Nuestro día a día sucede en el Laboratorio de Polímeros Terapéuticos del CIPF, que fundé en 2006 para explorar una idea sencilla pero muy potente: usar polímeros biodegradables como Lego molecular y construir con ellos nanofármacos a medida. Con esa caja de herramientas diseñamos y producimos terapias avanzadas. En resumen, combinamos química, biología y medicina traslacional para crear sistemas de transporte dirigido que mejoran la eficacia y reducen los efectos secundarios de la quimio; que actúan como vacunas o vehículos génicos off-the-shelf; o que hacen accesibles órganos difíciles como cerebro o mitocondria. Ese enfoque modular y clínicamente orientado es el corazón de nuestro trabajo y la razón por la que el Premio Rei Jaume I reconoce a todo el equipo.

¿Que se necesitaría hacer para que la sociedad entienda la necesidad de invertir en investigación?

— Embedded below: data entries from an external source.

File: src/rtl/pixel_pkg.sv
// pixel_pkg: shared types, pattern/state enums and bar colours for the pixel stream generator.
package pixel_pkg;
  typedef logic [11:0] rgb444_t;
  typedef enum logic [1:0] {PAT_SOLID, PAT_BARS, PAT_CHECKER, PAT_RAMP} pattern_e;
  typedef enum logic [1:0] {ST_IDLE, ST_STREAM, ST_GAP} gen_state_e;
  localparam rgb444_t BAR_COLOURS [8] = '{
    12'hFFF, 12'hFF0, 12'h0FF, 12'h0F0, 12'hF0F, 12'hF00, 12'h00F, 12'h000
  };
  function automatic int cnt_w(input int n);
    return n > 1 ? $clog2(n) : 1;
  endfunction
endpackage

File: src/rtl/pixel_stream_gen_pattern_lut.sv
// pattern_lut: combinational pixel colour for a coordinate; bars lookup only with PIXEL_GEN_BARS_EN.
module pattern_lut
  import pixel_pkg::*;
#(
  parameter int WIDTH = 320,
  parameter int XW    = 9,
  parameter int YW    = 8
) (
  input  logic [XW-1:0] i_x,
  input  logic [YW-1:0] i_y,
  input  pattern_e      i_pattern,
  input  rgb444_t       i_colour,
  output rgb444_t       o_pixel
);
  logic [31:0] w_xe;
  logic [3:0]  w_ramp;
  logic        w_chk;
  rgb444_t     w_bars;
  assign w_xe   = 32'(i_x);
  assign w_ramp = 4'((w_xe * 16) / 32'(WIDTH));
  assign w_chk  = 1'(w_xe >> 4) ^ 1'(32'(i_y) >> 4);
`ifdef PIXEL_GEN_BARS_EN
  logic [2:0] w_bar;
  assign w_bar  = 3'((w_xe * 8) / 32'(WIDTH));
  assign w_bars = BAR_COLOURS[w_bar];
`else
  assign w_bars = i_colour;
`endif
  assign o_pixel = i_pattern == PAT_CHECKER ? (w_chk ? 12'h000 : i_colour) :
                   i_pattern == PAT_RAMP    ? {3{w_ramp}} :
                   i_pattern == PAT_BARS    ? w_bars : i_colour;
endmodule

File: src/rtl/pixel_stream_gen.sv
// pixel_stream_gen: frame FSM with valid/ready handshake and registered pixel outputs.
// Optional macro PIXEL_GEN_BARS_EN enables the colour-bar pattern.
module pixel_stream_gen
  import pixel_pkg::*;
#(
  parameter int WIDTH  = 320,
  parameter int HEIGHT = 240,
  parameter int GAP    = 16
) (
  input  logic        clk,
  input  logic        reset,
  input  logic        enable,
  input  logic [1:0]  pattern_sel,
  input  logic [11:0] solid_colour,
  input  logic        ready,
  output logic [11:0] pixel,
  output logic        valid,
  output logic        sop,
  output logic        eop,
  output logic        frame_done
);
  localparam int XW = cnt_w(WIDTH);
  localparam int YW = cnt_w(HEIGHT);
  gen_state_e    r_state;
  logic [XW-1:0] r_x, w_nx, w_lx;
  logic [YW-1:0] r_y, w_ny, w_ly;
  logic [7:0]    r_gap;
  pattern_e      r_pat, w_lpat;
  rgb444_t       r_col, w_lcol, w_lpix;
  logic          w_last_x, w_last, w_streaming, w_gap_end, w_start;
  assign w_last_x    = r_x == XW'(WIDTH - 1);
  assign w_last      = w_last_x && r_y == YW'(HEIGHT - 1);
  assign w_nx        = w_last_x ? '0 : r_x + 1'b1;
  assign w_ny        = w_last_x ? r_y + 1'b1 : r_y;
  assign w_streaming = r_state == ST_STREAM;
  assign w_gap_end   = r_state == ST_GAP && r_gap == 8'(GAP - 1);
  assign w_start     = enable && (r_state == ST_IDLE || w_gap_end);
  // The LUT looks one pixel ahead so pixel can be registered alongside x/y.
  assign w_lx   = w_streaming ? w_nx : '0;
  assign w_ly   = w_streaming ? w_ny : '0;
  assign w_lpat = w_streaming ? r_pat : pattern_e'(pattern_sel);
  assign w_lcol = w_streaming ? r_col : solid_colour;
  pattern_lut #(.WIDTH(WIDTH), .XW(XW), .YW(YW)) u_lut (
    .i_x      (w_lx),
    .i_y      (w_ly),
    .i_pattern(w_lpat),
    .i_colour (w_lcol),
    .o_pixel  (w_lpix)
  );
  always_ff @(posedge clk) begin
    frame_done <= 1'b0;
    if (reset) begin
      r_state <= ST_IDLE;
      r_x     <= '0;
      r_y     <= '0;
      r_gap   <= '0;
      r_pat   <= PAT_SOLID;
      r_col   <= '0;
      valid   <= 1'b0;
      sop     <= 1'b0;
      eop     <= 1'b0;
      pixel   <= '0;
    end else if (w_start) begin
      r_state <= ST_STREAM;
      r_x     <= '0;
      r_y     <= '0;
      r_gap   <= '0;
      r_pat   <= pattern_e'(pattern_sel);
      r_col   <= solid_colour;
      valid   <= 1'b1;
      sop     <= 1'b1;
      eop     <= WIDTH == 1 && HEIGHT == 1;
      pixel   <= w_lpix;
    end else if (r_state == ST_GAP) begin
      r_gap   <= r_gap + 1'b1;
      r_state <= w_gap_end ? ST_IDLE : ST_GAP;
    end else if (w_streaming && ready) begin
      if (w_last) begin
        r_state    <= ST_GAP;
        r_gap      <= '0;
        valid      <= 1'b0;
        sop        <= 1'b0;
        eop        <= 1'b0;
        pixel      <= '0;
        frame_done <= 1'b1;
      end else begin
        r_x   <= w_nx;
        r_y   <= w_ny;
        sop   <= 1'b0;
        eop   <= w_nx == XW'(WIDTH - 1) && w_ny == YW'(HEIGHT - 1);
        pixel <= w_lpix;
      end
    end
  end
endmodule

File: config.mk
export PLATFORM = sky130hd
export DESIGN_NAME = pixel_stream_gen
export DESIGN_NICKNAME = d
export VERILOG_FILES = /design/src/rtl/pixel_pkg.sv /design/src/rtl/pixel_stream_gen_pattern_lut.sv /design/src/rtl/pixel_stream_gen.sv
export SDC_FILE = /design/constraint.sdc
export NUM_CORES = 1
export LEC_CHECK = 0
export BUFFER_PORTS_ARGS = -buffer_cell sky130_fd_sc_hd__buf_2
export CAP_MARGIN = 20
export CORE_UTILIZATION = 45
export DETAILED_ROUTE_END_ITERATION = 8
export PLACE_DENSITY_LB_ADDON = 0.1
export RECOVER_POWER = 100
export SLEW_MARGIN = 20
export SYNTH_ARGS = -nofsm -noshare
export SYNTH_HDL_FRONTEND = slang
export SYNTH_SLANG_ARGS = --single-unit
export TNS_END_PERCENT = 100
File: constraint.sdc
create_clock -name clk -period 4 [get_ports clk]
set_input_delay 0.4 -clock clk [delete_from_list [all_inputs] [get_ports clk]]
set_output_delay 0.4 -clock clk [all_outputs]
set_load 0.02 [all_outputs]
### Word level (Yosys, flattened, before mapping)

Cells that the tools add are included.
W data, S select, Z words.

| word-level totals | value |
|---|---|
| register bits | 57 |
| input bits | 18 |
| output and inout bits | 16 |
| word-level logic and storage cells | 81 |

| cells by class | value |
|---|---|
| add/sub/neg operators | 3 |
| divide/modulo/power cells | 1 |
| equal/unequal tests | 10 |
| multiplexer cells | 30 |
| bitwise gates (word level) | 4 |
| reduce and logical (&&, ||, !) cells | 21 |

Operators with widths:

| kind | number |
|---|---|
| $mux W12 | 8 |
| $div A13 B9 Y32 const B | 1 |
| $mux W8 | 4 |
| $eq A9 B9 Y1 const B | 2 |
| $mux W9 | 2 |
| $add A8 B1 Y8 const B | 2 |
| $eq A8 B8 Y1 const B | 2 |
| $mux W1 | 10 |
| $mux W2 | 5 |
| $add A9 B1 Y9 const B | 1 |
| $eq A8 B4 Y1 const B | 1 |
| $reduce_and A2 Y1 | 4 |
| $reduce_bool A2 Y1 | 4 |
| $eq A2 B2 Y1 const B | 3 |
| $reduce_and A3 Y1 | 2 |
| $reduce_bool A3 Y1 | 2 |
| $logic_and A1 B1 Y1 | 5 |
| $mux W5 | 1 |
| $reduce_or A4 Y1 | 1 |
| $not A1 Y1 | 3 |
| $eq A2 B1 Y1 const B | 1 |
| $logic_not A2 Y1 | 1 |
| $ne A2 B2 Y1 const B | 1 |
| $reduce_or A2 Y1 | 1 |
| other kinds (2) | 2 |

### Longest topological paths before layout

Gate-level depths: netlist (run 1).

| logic depth | value |
|---|---|
| word-level depth | 10 |
| gate-level depth with buffers | 16 |
| gate-level depth less buffers | 15 |

### By module

A second synthesis (run 1) with hierarchy kept.

| second synthesis, totals | value |
|---|---|
| cell total of the unflattened synthesis | 510 |
| area total of the unflattened synthesis | 3718.6 um^2 |

By module, submodules not included:

| module | times used | cells an instance | area each (um^2) | sequential area each (um^2) |
|---|---|---|---|---|
| pixel_stream_gen | 1 | 396 | 3006.6 | 1141.1 |
| pattern_lut | 1 | 114 | 711.9 | 0.0 |

### Worst setup path after synthesis (run 1)

Ideal clock, no wire load.

| timing | value |
|---|---|
| path type | reg2reg |
| from | reg r_x[0] |
| to | reg pixel[0] |
| library setup time | 138 ps |
| arrival | 3593 ps |
| required time | 3862 ps |
| setup slack | 269 ps |
| cell stages (with the launch flop) | 17 |
| path buffers | 2 |
| period minus slack after synthesis | 3731 ps |
| cell sequence | dfxtp_1 > ha_1 > buf_4 > and4_4 > buf_6 > a311oi_1 > nor3_1 > ha_1 > nor4_1 > o21ai_2 > a21oi_2 > mux2_2 > o32a_1 > nor2_1 > a211oi_1 > a211oi_1 > a31oi_1 |

| on the way | value |
|---|---|
| cells in the longest elaborated chain, start to end | 10 |
| elaborated cells on any way between the ends | 16 |
| those cells by class | 1 x add/sub; 1 x div; 1 x eq/ne; 11 x mux; 1 x bitwise; 1 x reduce/logical |

RTL lines:

| element | RTL line | source |
|---|---|---|
| from (decl) | pixel_stream_gen.sv:25 | `logic [XW-1:0] r_x, w_nx, w_lx;` |
| from (signal assigned) | pixel_stream_gen.sv:87 | `r_x <= w_nx;` |
| $add A9 B1 Y9 / $eq A9 B9 Y1 (equally long branches) | pixel_stream_gen.sv:33, pixel_stream_gen.sv:31 |  |
| $mux W9 / $mux W8 (equally long branches) | pixel_stream_gen.sv:33, pixel_stream_gen.sv:34 |  |
| $mux W9 / $mux W5 (equally long branches) | pixel_stream_gen.sv:39, pixel_stream_gen.sv:40 |  |
| $div A13 B9 Y32 / $xor A1 B1 Y1 (equally long branches) | pixel_stream_gen_pattern_lut.sv:20, pixel_stream_gen_pattern_lut.sv:21 |  |
| $mux W12, on equally long branches | pixel_stream_gen_pattern_lut.sv:30, pixel_stream_gen_pattern_lut.sv:29 |  |
| $mux W12 | pixel_stream_gen_pattern_lut.sv:29 | `assign o_pixel = i_pattern == PAT_CHECKER ? (w_chk ? 12'h000 : i_colour) :` |
| $mux W12 | pixel_stream_gen.sv:78 | `if (w_last) begin` |
| $mux W12 | pixel_stream_gen.sv:77 | `end else if (w_streaming && ready) begin` |
| $mux W12 | pixel_stream_gen.sv:74 | `end else if (r_state == ST_GAP) begin` |
| $mux W12 (*) | pixel_stream_gen.sv:63 | `end else if (w_start) begin` |
| to (signal assigned) | pixel_stream_gen.sv:73 | `pixel <= w_lpix;` |
| to (signal assigned) | pixel_stream_gen.sv:91 | `pixel <= w_lpix;` |
| to (decl) | pixel_stream_gen.sv:16 | `output logic [11:0] pixel,` |

Every way passes the cells marked *; elsewhere a longest branch is shown, timed or not. The select of a mux whose other input is x is not followed.
A chain may end at the register's enable or synchronous reset.

### Final worst setup path (run 1)

| timing | value |
|---|---|
| from | reg r_x[0] |
| to | reg pixel[1] |

Same word-level chain as after synthesis.

==> out/metrics.yaml, run 1 <==
via_per_inst: 5.79
antenna_found_initial: 0
ys_seq_area_frac: 0.303
wl_per_cell_um: 15.0
rows: 33
ys_warn_count: 0
first_pass_iters: 5
track_usage: 0.230
final_cells: 640
synth_common_cells: "nor2_1, nand2_1, dfxtp_1"
first_global_vias: 3421
synth_most_common_cell: "nor2_1"
numCtsBuffers: 9
vias: 3704
synthFlopType: "dfxtp_1"
routabilityCongestion: 0.913
syn_area_mm2: 0.00377
dp_slack_ps: 124
switching_share: 0.251
grt_max_degree: 31
period_minus_slack_ps: 3770
p_seq_frac: 0.437
grt_overflow: 0
htreeDepth: 3
min_to: "r_col[3]"
hpwl_um: 6920
drt-initial-drc-count: 181
hold_slack_ps: 307
synth_edf_count: 0
synth-simple-area-share: 0.289
synthCells: 489
synth_compound_area_frac: 0.246
required_ps: 4270
synth_area_leaders: "dfxtp_1, nor2_1, nand2_1"
routed_wl_um: 9600
pwr-share-clk: 0.447
p_sw_uw: 345
synth_area_per_cell_um2: 7.71
critPathKind: "flop to flop"
grt_pass1_wl_um: 15900
cts_sinks: 57
synthDistinctLibCells: 75
finalHoldViolations: 0
setup_violations: 0
skew_ps: 8.92
max_slew.worst_pin.slew_ps: 808
hp-class: "input port to flop"
cp-end-kind: "flop"
final.setup.worst_slack_ps: 232
yosysTopAreaCell: "dfxtp_1"
power_density_mw_per_mm2: 319
p_leak_uw: 0.00169
drive_gt1_frac: 0.166
synthAdderAreaFrac: 0.0133
synth_top_family_by_area: "simple AND/OR/NAND/NOR gates"
clockRootBuffer: "clkbuf_8"
worstRegToRegCells: 16
timing.rr.end: "pixel[1]"
tritoncts: "built"
drv_slew: 0
r2r_slack_ps: 230
syn_to_final_growth_pct: 14.5
path_clk_slew_ps: 70
die_y_um: 93.5
ctsHoldBuffers: 0
clockBufferDepth: 2
worstSkewPairLatency_ps: 340
internal_power_uw: 1030
combPwrFrac: 0.117
async_flop_share: 0
ys_seq_elements: 57
netlist.area_leader.share: 0.303
peakVddDrop_v: 0.000359
start_kind: "flop"
fp.dieW_um: 93.5
die_area_mm2: 0.00875
slew_headroom: 0.457
whs_path_depth: 3
num_io_pins: 34
hold_start: "solid_colour[3]"
ant_nets: 0
post-route-period-util: 0.942
status: "complete, no violations"
cap_violations: 0
rr_startpoint: "r_x[0]"
muxShareOfSynthArea: 0.0671
nets: 552
start_util: 0.461
worstPathArrival_ps: 4040
drcViolationCount: 0
synth-xor-area-share: 0.0349
synth_nets: 511
portBuffers: 33
coreArea_mm2: 0.00818
antennaDiodeCount: 0
fmax_ghz: 0.265
cp_max_fo: 7
placed_cells: 622
[cell usage in the layout (no fill, tap or decap), drive strengths merged, types with 7 or more instances in the layout]
cell,n
dfxtp,57
a31oi,7
o21ai,31
a21oi,45
clkbuf,32
nand2,64
mux2i,23
nor3,12
xnor2,10
nor2,64
a21o,7
nor3b,7
buf,38
inv,8
nand3,21
nand4,8
[timing repair]
action / 4_1_cts / 5_1_grt
gates resized for setup: 0 / 3
setup endpoints to repair: 0 / 6
setup buffers: 0 / 2
[worst max-delay path, cell delays in order (launching register included)]
cell,delay [ps]
dfxtp_1,310
ha_1,230
buf_4,180
and4_4,190
a311oi_1,420
nor3_1,90
ha_1,320
nor4_2,340
o21ai_2,140
a21o_1,260
nor2_4,210
mux2i_1,210
nand4_1,170
a31oi_1,220
buf_4,170
o21ai_0,100
a21oi_1,150
[state kept, by name, summed over array words and instances, names as in the netlist]
name and count:
r_x 9, r_pat 2, r_state 2, eop 1
r_gap 8, valid 1, r_y 8, sop 1
r_col 12, pixel 12, frame_done 1
[final cells by class]
cell class / instances / area [um^2]
flip-flops and latches: 57 / 1140
multi-input cells: 396 / 2470
fillers: 814 / 3860
clock buffers: 12 / 155
well taps: 105 / 131
clock inverters: 4 / 75.1
repair buffers: 58 / 318
inverters: 8 / 30.0
[routing by layer]
metal  vias up  global-route usage  share of wire
li1       1843                   -              -
met1      1739               0.306           0.47
met2       107               0.371           0.46
met3        15              0.0488          0.056
met4         0              0.0705          0.014
met5         -                   0              0
[power groups by stage]
stage               clock, uW  sequential [uW]  combinational [uW]
floorplan                   0              625                98.6
global placement            0              612                 161
detailed placement          0              613                 162
CTS                       626              600                 163
global route              651              603                 179
finish                    614              601                 160
[per-stage QoR]
stage	area, um^2	power (uW)	setup TNS, ps	util
finish	4320	1380	0	0.528
global route	4320	1430	-106	0.528
CTS	4320	1390	0	0.528
detailed placement	4090	775	0	0.500
global placement	4090	773	0	0.500
floorplan	3770	724	0	-
[cell families (layout without fill, tap and decap cells)]
logic type	after synthesis	in the layout
flip-flops	57	57
AND/OR/NAND/NOR	216	216
multiplexers	25	25
adder cells (fa/ha/maj)	4	4
buffers and inverters	36	82
AO/OA/AOI/OAI	136	136
XOR/XNOR	15	15
[worst max-delay path by stage]
stage | startpoint | end | slack, ps | cells after the start
global route | r_x[0] | pixel[1] | -40 | 16
detailed placement | r_x[1] | pixel[4] | 120 | 15
global placement | r_x[0] | pixel[4] | 200 | 15
finish | r_x[0] | pixel[1] | 230 | 16
floorplan | r_x[0] | pixel[0] | 270 | 16
CTS | r_x[1] | pixel[8] | 110 | 15
Note: power is estimated with default switching activity, not from simulation.
==> inputs of run 2 (changes only) <==
--- a/config.mk
+++ b/config.mk
@@ -14,5 +14,6 @@
 export SLEW_MARGIN = 20
 export SYNTH_ARGS = -nofsm -noshare
 export SYNTH_HDL_FRONTEND = slang
+export SYNTH_HIERARCHICAL = 1
 export SYNTH_SLANG_ARGS = --single-unit
 export TNS_END_PERCENT = 100
==> run 2 against run 1 <==
Sequential power hardly changed. Critical path depth stayed put. Sequential cell count stayed put. Non-clock buffer count is 4 higher. First-iteration DRC count is 13% higher.
==> out/metrics.yaml, run 2 <==
layout_commonest_cell: "nand2_1"
skew_ps: 12.0
routabilityCongestion: 0.857
max_slew.worst_pin.slew_ps: 1200
syn_to_final_growth_pct: 18.8
path_clk_slew_ps: 70
htreeDepth: 3
rsz0062_at_grt: "yes"
portBuffers: 33
crit_chain: "and4_4 > and2_4 > o21ai_1 > a222oi_1 > nor2_2 > ha_4 > and2b_1 > mux2i_2 > a2111oi_4 > nor3_2 > o311a_1 > o2111a_1 > o41ai_4 > nand2_1 > a22oi_2 > nor2_1"
setup_violations: 0
slowest_stage: "a222oi_1"
wl_met3_um: 364
antennaDiodeCount: 0
start_kind: "flop"
vias: 3613
max_stage_delay_ps: 480
coreArea_mm2: 0.00777
peakVddDrop_v: 0.000260
fp.dieW_um: 92.0
synth_nets: 521
critPathKind: "flop to flop"
drive_gt1_frac: 0.165
start_util: 0.470
numCtsBuffers: 9
critPathBufInv: 0
routed.top_layer: "met4"
antenna_found_initial: 0
first_global_vias: 3321
first_pass_iters: 5
die_y_um: 92.0
wl_met2_um: 4280
grt_max_degree: 33
worstSkewPairLatency_ps: 340
post-route-period-util: 0.999
slew_headroom: 0.194
cts_sinks: 57
routed_wl_um: 9250
clockBufferDepth: 2
syn_area_mm2: 0.00365
path_delay_family: "compound AO/OA/AOI/OAI gates"
final.setup.worst_slack_ps: 4.93
nets: 558
ctsHoldBuffers: 0
multi_input_area_mm2: 0.00244
via_per_inst: 5.63
synthCells: 498
clockRootBuffer: "clkbuf_8"
drt-initial-drc-count: 204
wl_per_cell_um: 14.4
cap_violations: 0
tritoncts: "built"
num_io_pins: 34
num-fill-cells: 782
worstPathArrival_ps: 4190
hpwl_um: 6500
wl_met1_um: 4500
top_regs: "pixel x12, r_col x12, r_x x9"
total_power_uw: 1380
hp-class: "input port to flop"
track_usage: 0.225
p_leak_uw: 0.00179
required_ps: 4200
status: "complete, no violations"
ff_latch_area_mm2: 0.00115
synth_area_per_cell_um2: 7.33
drcViolationCount: 0
dp_slack_ps: -68.8
die_area_mm2: 0.00847
finalHoldViolations: 0
ant_nets: 0
rows: 32
cp_max_fo: 5
ys_warn_count: 6
layout_common_cells: "nand2_1, nor2_1, dfxtp_1, buf_4, a21oi_1"
grt_overflow: 0
power_density_mw_per_mm2: 319
drv_slew: 0
fmax_ghz: 0.250
period_minus_slack_ps: 4000
grt_pass1_wl_um: 15400
cp-end-kind: "flop"
run 2: worst paths after layout:
path | from | to | slack, ps | cells past startpoint
setup / recovery | r_x[4] | pixel[4] | 5 | 16
hold reg to reg | valid | valid | 460 | 2
setup reg to reg | r_x[4] | pixel[4] | 5 | 16
hold / removal | solid_colour[2] | r_col[2] | 310 | 3
run 2: repair_timing:
action / 4_1_cts / 5_1_grt
gates resized for setup: 6 / 12
endpoints found under the setup margin: 3 / 3
buffers inserted: 2 / 1
pin swaps: 9 / 12
run 2: worst min-delay path: stages:
cell and delay (ps):
buf_2 90, mux2i_1 60, nor2_1 70
run 2: power by group:
group	switching, uW	internal [uW]
Sequential	12.1	589
Combinational	102	55.5
Clock	251	370
Total	366	1010
run 2: cell type report:
type,instances,area share
inverters,8,0.00693
multi-input cells,397,0.564
well taps,102,0.0295
clock inverters,6,0.0208
repair buffers,62,0.0829
flip-flops and latches,57,0.265
clock buffers,10,0.0318
run 2: metal layers:
metal | global-route usage | vias to the layer above
met5 | 0 | -
li1 | - | 1821
met2 | 0.363 | 75
met1 | 0.294 | 1706
met3 | 0.0547 | 11
met4 | 0.0703 | 0
run 2: per-stage QoR:
| stage | util | cells | hold slack, ps | cell area [um^2] | setup TNS [ps] |
|---|---|---|---|---|---|
| finish | 0.558 | 642 | 306 | 4330 | 0 |
| global placement | 0.517 | 623 | 444 | 4020 | 0 |
| floorplan | - | 498 | 460 | 3690 | 0 |
| global route | 0.558 | 642 | 310 | 4330 | -704 |
| detailed placement | 0.517 | 623 | 449 | 4020 | -178 |
| CTS | 0.553 | 641 | 304 | 4300 | 0 |
==> inputs of run 3 (changes only) <==
==> constraint.sdc (replaced) <==
create_clock -name clk -period 5.1 [get_ports clk]
set_input_delay 0.51 -clock clk [delete_from_list [all_inputs] [get_ports clk]]
set_output_delay 0.51 -clock clk [all_outputs]
set_load 0.02 [all_outputs]
==> run 3 against run 2 <==
Clock power fell by 26%. Wire length shrank 4.8%. Fmax decreased by 15%. Non-clock buffer count shrank 20. Global-route usage is 0.21 points lower. Utilization down 3.7 points. Sequential share of layout area grew 1.7 points. Sequential cell count unchanged. Sequential power down 21%. Critical path depth unchanged. Critical path type unchanged. Largest power group is now sequential cells.
==> out/metrics.yaml, run 3 (synthesis gave the netlist of run 2 again) <==
top_regs: "pixel x12, r_col x12, r_x x9"
ant_nets: 0
wl_per_cell_um: 14.2
drv_slew: 0
skew_ps: 6.88
numCtsBuffers: 9
cts_sinks: 57
worstSkewPairLatency_ps: 330
power_density_mw_per_mm2: 259
routabilityCongestion: 0.856
worstRegToRegCells: 16
fmax_ghz: 0.213
vias: 3476
multi_input_area_mm2: 0.00233
worstPathArrival_ps: 4900
cts_setup_buffers: 0
tns_ps: 0
place_area_mm2: 0.00385
slowest_stage: "a2111oi_4"
start_util: 0.470
required_ps: 5300
status: "complete, no violations"
clockBufferDepth: 2
period_minus_slack_ps: 4700
routed_wl_um: 8800
drive_gt1_frac: 0.0904
peakVddDrop_v: 0.000159
crit_chain: "and4_1 > and2_1 > o21ai_1 > a222oi_1 > nor2_1 > ha_1 > and2b_1 > mux2i_1 > a2111oi_4 > nor3_1 > o311a_1 > o2111a_1 > o41ai_2 > nand2_1 > a22oi_1 > nor2_1"
drt-initial-drc-count: 175
coreArea_mm2: 0.00777
hp-class: "input port to flop"
die_area_mm2: 0.00847
syn_to_final_growth_pct: 10.9
hold_start: "solid_colour[5]"
min_to: "r_col[5]"
post-route-period-util: 0.922
die_y_um: 92.0
grt_overflow: 0
cp-end-kind: "flop"
max_slew.worst_pin.slew_ps: 1280
timing.rr.end: "pixel[8]"
portBuffers: 33
hpwl_um: 6120
cp_max_fo: 8
htreeDepth: 3
cap_violations: 0
fp.dieW_um: 92.0
layout_commonest_cell: "nand2_1"
nets: 538
stdcell_area_mm2: 0.00405
setup_violations: 0
track_usage: 0.223
ctsHoldBuffers: 0
drcViolationCount: 0
p_leak_uw: 0.00166
whs_path_depth: 3
crit_path_frequent_cell: "nor2_1"
antennaDiodeCount: 0
first_global_vias: 3213
via_per_inst: 5.59
num-fill-cells: 816
first_pass_iters: 5
rsz0062_at_grt: "no"
num_io_pins: 34
clockRootBuffer: "clkbuf_8"
ff_latch_area_mm2: 0.00114
grt_pass1_wl_um: 15100
max_stage_delay_ps: 510
antenna_found_initial: 0
finalHoldViolations: 0
rr_startpoint: "r_x[4]"
layout_common_cells: "nand2_1, nor2_1, dfxtp_1, a21oi_1, clkbuf_1"
slew_headroom: 0.146
start_kind: "flop"
r2r_slack_ps: 400
grt_max_degree: 33
path_clk_slew_ps: 70
critPathKind: "flop to flop"
rows: 32
tritoncts: "built"
[run 3: cell count changes in the layout (fill, tap and decap cells not counted), sizes merged]
cell,previous run,this run
inv,9,8
clkbuf,27,28
clkinv,2,1
buf,45,25
clkinvlp,1,2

A veces parece que apostar por la ciencia es apostar por una inversión a largo plazo, pero sin duda merece la pena y el retorno llega. Invertir en ciencia es invertir en una sociedad mejor, más preparada y más próspera. La ciencia avanzará hasta donde queramos en la medida en que la sociedad nos apoye. La Fundación Premios Jaume I reivindica la necesidad de invertir y apostar por nuestra ciencia, es encomiable su labor en este sentido. Para que la sociedad apoye la I+D hay que mostrar, con ejemplos cercanos, que la ciencia devuelve valor tangible: terapias, empleos y tecnología cotidiana. El Estado debe garantizar financiación plurianual, superar el 2% del PIB en investigación y simplificar la burocracia. Las autonomías han de tejer clústeres locales y ofrecer incentivos fiscales y compra pública innovadora, alineados con la estrategia nacional. Si la administración comparte riesgo mediante créditos y cofinanciación, las empresas invertirán más. Cuando estos resultados se hagan visibles, la ciudadanía comprenderá que la investigación no es un gasto, sino una inversión esencial. Sin investigación no hay innovación y, por tanto, no hay un buen futuro.